Hardware projects I don't have time for



I use Arch, btw!



The idea was to build the ultimate Arch Linux setup on an old ThinkPad X200 booting with the open-source LibreBoot firmware, complete with a tiling window manager, dmenu, and all the elite tools. This is mainly for fun, as I am pretty happy (and productive) with my Fedora Linux setup. I ran EndeavourOS (close enough to Arch) on an old ThinkPad for a while, but then I switched back to Fedora because the rolling releases were annoying (there were too many updates).

OpenBSD home router



In my student days, I operated a 486DX PC with OpenBSD as my home DSL internet router. I bought the setup from my brother back then. The router's hostname was fishbone, and it performed very well until it became too slow for larger broadband bandwidth after a few years of use.

I had the idea to revive this concept, implement fishbone2, and place it in front of my proprietary ISP router to add an extra layer of security and control in my home LAN. It would serve as the default gateway for all of my devices, including a Wi-Fi access point, would run a DNS server, Pi-hole proxy, VPN client, and DynDNS client. I would also implement high availability using OpenBSD's CARP protocol.

https://openbsdrouterguide.net
https://pi-hole.net/
https://www.OpenBSD.org
https://www.OpenBSD.org/faq/pf/carp.html

However, I am putting this on hold as I have opted for an OpenWRT-based solution, which was much quicker to set up and runs well enough.

https://OpenWRT.org/

Pi-Hole server



Install Pi-hole on one of my Pis or run it in a container on Freekat. For now, I am putting this on hold as the primary use for this would be ad-blocking, and I am avoiding surfing ad-heavy sites anyway. So there's no significant use for me personally at the moment.

https://pi-hole.net/

Infodash



The idea was to implement my smart info screen using purely open-source software. It would display information such as the health status of my personal infrastructure, my current work tracker balance (I track how much I work to prevent overworking), and my sports balance (I track my workouts to stay within my quotas for general health). The information would be displayed on a small screen in my home office, on my Pine watch, or remotely from any terminal window.

I don't have this, and I haven't missed having it, so I guess it would have been nice to have it but not provide any value other than the "fun of tinkering."

Reading station



I wanted to create the most comfortable setup possible for reading digital notes, articles, and books. This would include a comfy armchair, a silent barebone PC or Raspberry Pi computer running either Linux or *BSD, and an e-Ink display mounted on a flexible arm/stand. There would also be a small table for my paper journal for occasional note-taking. There are a bunch of open-source software available for PDF and ePub reading. It would have been neat, but I am currently using the most straightforward solution: a Kobo Elipsa 2E, which I can use on my sofa.

Retro station



I had an idea to build a computer infused with retro elements. It wouldn't use actual retro hardware but would look and feel like a retro machine. I would call this machine HAL or Retron.

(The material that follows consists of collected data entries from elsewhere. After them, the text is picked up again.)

## config.mk

```make
export PLATFORM = sky130hd
export DESIGN_NAME = pong_frame_timer
export DESIGN_NICKNAME = d
export VERILOG_FILES = /design/src/rtl/pong_frame_timer.sv
export SDC_FILE = /design/constraint.sdc
export NUM_CORES = 1
export LEC_CHECK = 0
export ABC_AREA = 1
export CAP_MARGIN = 20
export CORE_MARGIN = 1
export CORE_UTILIZATION = 45
export DETAILED_ROUTE_END_ITERATION = 6
export GPL_TIMING_DRIVEN = 0
export PLACE_DENSITY = 0.73
export SLEW_MARGIN = 30
export SYNTH_ARGS = -nofsm -noshare
export SYNTH_HDL_FRONTEND = slang
export SYNTH_SLANG_ARGS = --single-unit
```

## constraint.sdc

```tcl
create_clock -name clock -period 2.5 [get_ports clock]
set_clock_uncertainty 0.15 [all_clocks]
set_input_delay 0.5 -clock clock [delete_from_list [all_inputs] [get_ports clock]]
set_output_delay 0.5 -clock clock [all_outputs]
set_load 0.02 [all_outputs]
```

## src/rtl/pong_frame_timer.sv

```systemverilog
// Frame-strobe prescaler plus NUM_CH programmable every-N-frames event channels.
// Optional single-frame stepping while paused is compiled in with PONG_FRAME_STEP_EN.
module pong_frame_ch #(
    parameter int PER_W          = 8,
    parameter int DEFAULT_PERIOD = 15
) (
    input  logic             clock,
    input  logic             resetn,
    input  logic             fstb,
    input  logic             wr_hit,
    input  logic [PER_W-1:0] wr_period,
    output logic             tick
);
    logic [PER_W-1:0] per_q, per_d;
    logic [PER_W-1:0] cnt_q, cnt_d;
    logic             tick_q, tick_d;

    // A write always clears the counter, so it also wins over a same-edge frame strobe.
    always_comb begin
        per_d  = per_q;
        cnt_d  = cnt_q;
        tick_d = 1'b0;
        if (wr_hit) begin
            per_d = wr_period;
            cnt_d = '0;
        end else if (fstb && per_q != '0) begin
            if (cnt_q == per_q - 1'b1) begin
                cnt_d  = '0;
                tick_d = 1'b1;
            end else begin
                cnt_d = cnt_q + 1'b1;
            end
        end
    end

    always_ff @(posedge clock) begin
        if (!resetn) begin
            per_q  <= PER_W'(DEFAULT_PERIOD);
            cnt_q  <= '0;
            tick_q <= 1'b0;
        end else begin
            per_q  <= per_d;
            cnt_q  <= cnt_d;
            tick_q <= tick_d;
        end
    end

    assign tick = tick_q;
endmodule

module pong_frame_timer #(
    parameter int CLK_HZ         = 50_000_000,
    parameter int FPS            = 60,
    parameter int NUM_CH         = 4,
    parameter int PER_W          = 8,
    parameter int DEFAULT_PERIOD = 15,
    localparam int DIV           = CLK_HZ / FPS,
    localparam int PRE_W         = $clog2(DIV),
    localparam int CH_W          = (NUM_CH > 1) ? $clog2(NUM_CH) : 1
) (
    input  logic              clock,
    input  logic              resetn,
    input  logic              enable,
    input  logic              wr_en,
    input  logic [CH_W-1:0]   wr_ch,
    input  logic [PER_W-1:0]  wr_period,
    input  logic              step,
    output logic              frame_tick,
    output logic [NUM_CH-1:0] ch_tick,
    output logic [15:0]       frame_count
);
    localparam logic [PRE_W-1:0] PRE_MAX = PRE_W'(DIV - 1);

    logic [PRE_W-1:0] pre_q, pre_d;
    logic [15:0]      frame_count_q, frame_count_d;
    logic             frame_tick_q;
    logic             step_fire;
    logic             fstb;

    always_comb begin
`ifdef PONG_FRAME_STEP_EN
        step_fire = !enable && step;
`else
        step_fire = step & 1'b0;
`endif
        fstb          = (enable && pre_q == '0) || step_fire;
        pre_d         = pre_q;
        frame_count_d = frame_count_q;
        if (fstb) begin
            pre_d         = PRE_MAX;
            frame_count_d = frame_count_q + 16'd1;
        end else if (enable) begin
            pre_d = pre_q - 1'b1;
        end
    end

    always_ff @(posedge clock) begin
        if (!resetn) begin
            pre_q         <= PRE_MAX;
            frame_count_q <= '0;
            frame_tick_q  <= 1'b0;
        end else begin
            pre_q         <= pre_d;
            frame_count_q <= frame_count_d;
            frame_tick_q  <= fstb;
        end
    end

    for (genvar c = 0; c < NUM_CH; c++) begin : g_ch
        pong_frame_ch #(
            .PER_W         (PER_W),
            .DEFAULT_PERIOD(DEFAULT_PERIOD)
        ) u_ch (
            .clock    (clock),
            .resetn   (resetn),
            .fstb     (fstb),
            .wr_hit   (wr_en && (wr_ch == CH_W'(c))),
            .wr_period(wr_period),
            .tick     (ch_tick[c])
        );
    end

    assign frame_tick  = frame_tick_q;
    assign frame_count = frame_count_q;
endmodule
```

**Word level (Yosys, flattened, before mapping)**

Cells that the tools add are included.

- Register bits after elaboration: 105
- Bits of input ports: 15
- Output and inout port bits: 21

- $add $sub $neg: 10
- Equality and inequality tests: 7
- Multiplexer cells: 8
- Bitwise logic cells: 5
- Reduce and logical (&&, ||, !) cells: 24

Operators with widths:

| cell | count |
|---|---|
| adder 8 x 1 -> 8 bit, second input constant | 4 |
| equality test 8 bit | 4 |
| two-way mux 8 bit | 4 |
| nonzero test 8 bit | 4 |
| subtractor 8 x 1 -> 8 bit, second input constant | 4 |
| logical NOT 20 bit | 1 |
| subtractor 20 x 1 -> 20 bit, second input constant | 1 |
| adder 16 x 1 -> 16 bit, second input constant | 1 |
| OR reduction 3 bit | 4 |
| OR reduction 2 bit | 5 |
| logical AND 1 bit | 9 |
| inverter 1 bit | 5 |
| equality test 2 bit, second input constant | 2 |
| two-way mux 1 bit | 4 |
| equality test 2 x 1 -> 1 bit, second input constant | 1 |
| logical NOT 2 bit | 1 |

**Longest topological paths before layout**

Gate-level depths: netlist of run 1.

- Depth in word-level cells: 5
- Depth in mapped cells: 13

**Cells and area by module**

From an unflattened synthesis of run 1, not the netlist that was laid out.

- Cells, all modules: 996
- Area, all modules: 6662.6 um^2

Modules (own cells, without submodules):

| module | instances | cells each | area an instance (um^2) | sequential area each (um^2) |
|---|---|---|---|---|
| pong_frame_ch | 4 | 167 | 1113.6 | 340.3 |
| pong_frame_timer | 1 | 328 | 2208.4 | 740.7 |

**Least setup slack after synthesis of run 1**

No wires, ideal clock.

- Kind: register to register
- Start: register pre_q[0]
- End: register g_ch[1].u_ch.cnt_q[1]
- Data arrival time: 1.485 ns
- Slack: 0.747 ns
- Cell stages (with the launch flop): 13
- Path buffers: 0
- Cell sequence: dfxtp_1 inv_1 ha_1 nand2_1 nor2_1 nand2_1 nor2_4 nand2_2 nor2_2 inv_2 nor2_2 nand2_2 nor3b_1

- Longest elaborated chain between the ends: 3

RTL lines:

| element | line | text |
|---|---|---|
| from (decl) | 74 | `logic [PRE_W-1:0] pre_q, pre_d;` |
| from (signal assigned) | 103 | `pre_q <= pre_d;` |
| logical NOT 20 bit | 86 | `fstb = (enable && pre_q == '0) \|\| step_fire;` |
| logical AND 1 bit | 86 |  |
| logical AND 1 bit | 26 | `end else if (fstb && per_q != '0) begin` |
| to (signal assigned) | 43 | `cnt_q <= cnt_d;` |
| to (decl) | 15 | `logic [PER_W-1:0] cnt_q, cnt_d;` |

No other way between the ends.
A chain may end at the register's enable or synchronous reset.

**Worst setup path after layout of run 1**

- Start: input enable
- End: register g_ch[0].u_ch.cnt_q[2]

- Longest elaborated chain between the ends: 2

RTL lines:

| element | line | text |
|---|---|---|
| from (decl) | 63 | `input logic enable,` |
| logical AND 1 bit | 86 |  |
| logical AND 1 bit | 26 |  |
| to (signal assigned) | 43 |  |
| to (decl) | 15 |  |

No other way between the ends.

==> flow_summary.toml, run 1 <==
[global_route]
grt.overflow.total = 0
grt_max_degree = 19
grt_pass1_wl_um = 22900
track_usage = 0.200
grt_pass1_vias = 4994
grt_antenna_before_repair = 0

[yosys]
syn-cell-area_um2 = 6190
synth-seq-area-share = 0.340
syn_inst = 932
yosys.area.top_type = "dfxtp_1"
syn_nets = 962
synth_common_cells = "225 x nand2_1, 137 x inv_1, 122 x nor2_1"
synth_edf_count = 0
synth_cell_types = 41
yosysWarnings = 0
synth_async_sr_flop_share = 0
synth_top_area_frac = 0.340
ys.flop_type = "dfxtp_1"
ys_ff_latch = 105
yosys.cell_count.top_type = "nand2_1"
synth.avg_cell_area_um2 = 6.64
synth.area.top_cells = "dfxtp_1 34%, nand2_1 14%, inv_1 8.3%"

[power]
p_total_uw = 3460
ir_worst_vdd_uv = 317
power_density_nw_per_um2 = 491
p_leak_uw = 0.00305

[route]
wl_per_cell_um = 12.0
drt_iter0_markers = 311
drt_first_pass_iters = 5
wirelength_um = 13800
drt.antenna.violating_nets = 0
vias = 5595
drc_errors = 0
viasPerCell = 4.84

[timing]
relSlewSlack = 0.580
fin_crit_ps = 2310
tns_ps = 0
final_max_slew_viol_count = 0
max_freq_ghz = 0.433
holdWs_ps = 317
min_period_over_period = 0.923
fin_ws_ps = 193
tightest_slew_ps = 627
hold_violations = 0
setup_viol = 0
rsz0062_at_grt = "false"

[setup_path]
crit_chain = "clkdlybuf4s50_1, nand2_1, nor2_1, nand2_1, nor2_4, nand3_1, nor2_1, nand3_1, nand2_1, nor2_1"
critPathRequiredTime_ps = 2590
critPathKind = "input pin to register"
max_stage_delay_ps = 620
worstPathMaxFanout = 7
arrival_ps = 2400
cp.buffers_inverters = 1
cpMaxStageDelayCell = "clkdlybuf4s50_1"
crit_family = "simple AND/OR/NAND/NOR gates"
worst_setup_path_start_kind = "input pin"
cp-end-kind = "register"

[clock_network]
htree_levels = 3
clk_latency_ps = 360
cts_resized = 0
cts_max_path_buffers = 2
cts_tree = "yes"
cts_sinks = 105
path_clk_slew_ps = 70
postCtsSetupRepairBufs = 0
cts_hold_buffers = 0
clockRootBuffer = "clkbuf_16"
cts_buffers = 9

[floorplan]
die_area_um2 = 14200
start_util = 0.464
core_area_um2 = 13300
io_pins = 36
num_rows = 42
die_x_um = 119
dieHeight_um = 119

[run]
maxCapViolCount = 0

[cells_and_area]
final_net_count = 1006
synthToLayoutAreaGrowth_pct = 13.8
regArea_um2 = 2100
layout-drive-gt1-share = 0.0663
multi_input_area_um2 = 3480
nFillCells = 1304
diodes = 0

[placed_design]
hpwl_um = 10600
portBuffers = 33
place_congestion = 0.897
pre_cts_slack_ps = -129

[outcome]
status = "finished clean"

[worst_hold_path]
min_path_type = "register to register"
[cell families after synthesis]
| group | count (synthesis) | synth area share |
|---|---|---|
| simple gates | 501 | 0.363 |
| buf+inv | 155 | 0.0983 |
| mux | 1 | 0.00162 |
| fa+ha+maj | 15 | 0.0303 |
| xor+xnor | 56 | 0.0793 |
| compound gates | 99 | 0.0882 |
| flops | 105 | 0.340 |
[through the flow]
step                      std cells   util  cell area [µm²]
after floorplan                 932      -             6190
after global placement         1141  0.505             6740
after detailed placement       1141  0.505             6740
after CTS                      1157  0.528             7040
after global routing           1157  0.528             7040
final                          1157  0.528             7040
[state kept, by name, indices dropped and copies added (netlist names)]
name / flops
g_ch.u_ch.per_q: 32
g_ch.u_ch.tick: 4
frame_count: 16
g_ch.u_ch.cnt_q: 32
frame_tick: 1
pre_q: 20
[power breakdown]
group	leakage (µW)	switching, µW	internal, µW
sequential	0.000852	31.5	1700
combinational	0.00205	170	101
clock	0.000148	666	787
total	0.00305	867	2590
[placed cells by master, fill, tap and decap left out, types with 11 or more instances in the layout]
master           count
nand2_1            225
inv_1              137
nor2_1             122
dfxtp_1            105
nand3_1             53
a21oi_1             41
xor2_1              39
o21ai_0             38
clkdlybuf4s50_1     33
nor3_1              27
nand4_1             20
xnor2_1             17
ha_1                15
nor2_2              14
o211ai_1            11
[worst register-to-register path, stage by stage (launching register included)]
cell     delay (ps)
dfxtp_1         310
inv_1           110
ha_1            230
nand2_1          70
nor2_1           90
nand2_1         100
nor2_4          150
nand3_1         240
nor2_1          170
nand3_1         120
nand2_1         220
nor2_1           80
[metal layers]
metal	vias to the layer above	share of wire	GRT usage
met4	0	0.017	0.0601
met5	-	0	0
li1	3018	-	-
met1	2474	0.49	0.255
met3	18	0.035	0.0426
met2	85	0.46	0.337
[final cells by class]
class,instances,share of cell area
Clock buffer,9,0.0320
Sequential cell,105,0.298
Clock inverter,7,0.0114
Inverter,140,0.0746
Multi-Input combinational cell,672,0.494
Timing Repair Buffer,33,0.0469
Tap cell,176,0.0313
Buffer,15,0.0117
[path summary, 6_finish.rpt]
check,startpoint,end,slack (ps),cells after the start
setup / recovery,enable,g_ch[0].u_ch.cnt_q[2],190,10
hold / removal,pre_q[0],pre_q[0],320,2
setup reg to reg,pre_q[0],g_ch[0].u_ch.cnt_q[2],370,11
hold reg to reg,pre_q[0],pre_q[0],320,2
Note: power is estimated with default switching activity, not from simulation.
==> inputs of run 2 (changes only) <==
- CTS_CLUSTER_SIZE: default -> 25
==> results of run 2 <==
No change in the layout: final DEF, timing and power equal those of run 1.
==> inputs of run 3 (changes only) <==
--- a/constraint.sdc
+++ b/constraint.sdc
@@ -3,3 +3,3 @@
 set_input_delay 0.5 -clock clock [delete_from_list [all_inputs] [get_ports clock]]
 set_output_delay 0.5 -clock clock [all_outputs]
-set_load 0.02 [all_outputs]
+set_load 0.005 [all_outputs]
==> results of run 3 <==
No change in the layout: final DEF, timing and power equal those of run 1.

I would use an old ThinkPad laptop placed on a horizontal stand, running NetBSD, and attaching a keyboard from ModelFkeyboards. I use WindowMaker as a window manager and run terminal applications through Retro Term. For the monitor, I would use an older (black) EIZO model with large bezels.

https://www.NetBSD.org
https://www.modelfkeyboards.com
https://github.com/Swordfish90/cool-retro-term)

The computer would occasionally be used to surf the Gemini space, take notes, blog, or do light coding. However, I have abandoned the project for now because there isn't enough space in my apartment, as my daughter will have a room for herself.

Sound server



My idea involved using a barebone mini PC running FreeBSD with the Navidrome sound server software. I could remotely connect to it from my phone, workstation/laptop to listen to my music collection. The storage would be based on ZFS with at least two drives for redundancy. The app would run in a Linux Docker container under FreeBSD via Bhyve.

https://github.com/navidrome/navidrome
https://wiki.freebsd.org/bhyve

Project Freekat



My idea involved purchasing the Meerkat mini PC from System76 and installing FreeBSD. Like the sound-server idea (see previous idea), it would run Linux Docker through Bhyve. I would self-host a bunch of applications on it:

  • Wallabag
  • Ankidroid
  • Miniflux & Postgres
  • Audiobookshelf
  • ...

All of this would be within my LAN, but the services would also be accessible from the internet through either Wireguard or SSH reverse tunnels to one of my OpenBSD VMs, for example:

  • wallabag.awesome.buetow.org
  • ankidroid.awesome.buetow.org
  • miniflux.awesome.buetow.org
  • audiobookshelf.awesome.buetow.org
  • ...

I am abandoning this project for now, as I am currently hosting my apps on AWS ECS Fargate under *.cool.buetow.org, which is "good enough" for the time being and also offers the benefit of learning to use AWS and Terraform, knowledge that can be applied at work.

My personal AWS setup

Programming projects I don't have time for



CLI-HIVE



This was a pet project idea that my brother and I had. The concept was to collect all shell history of all servers at work in a central place, apply ML/AI, and return suggestions for commands to type or allow a fuzzy search on all the commands in the history. The recommendations for the commands on a server could be context-based (e.g., past occurrences on the same server type).

You could decide whether to share your command history with others so they would receive better suggestions depending on which server they are on, or you could keep all the history private and secure. The plan was to add hooks into zsh and bash shells so that all commands typed would be pushed to the central location for data mining.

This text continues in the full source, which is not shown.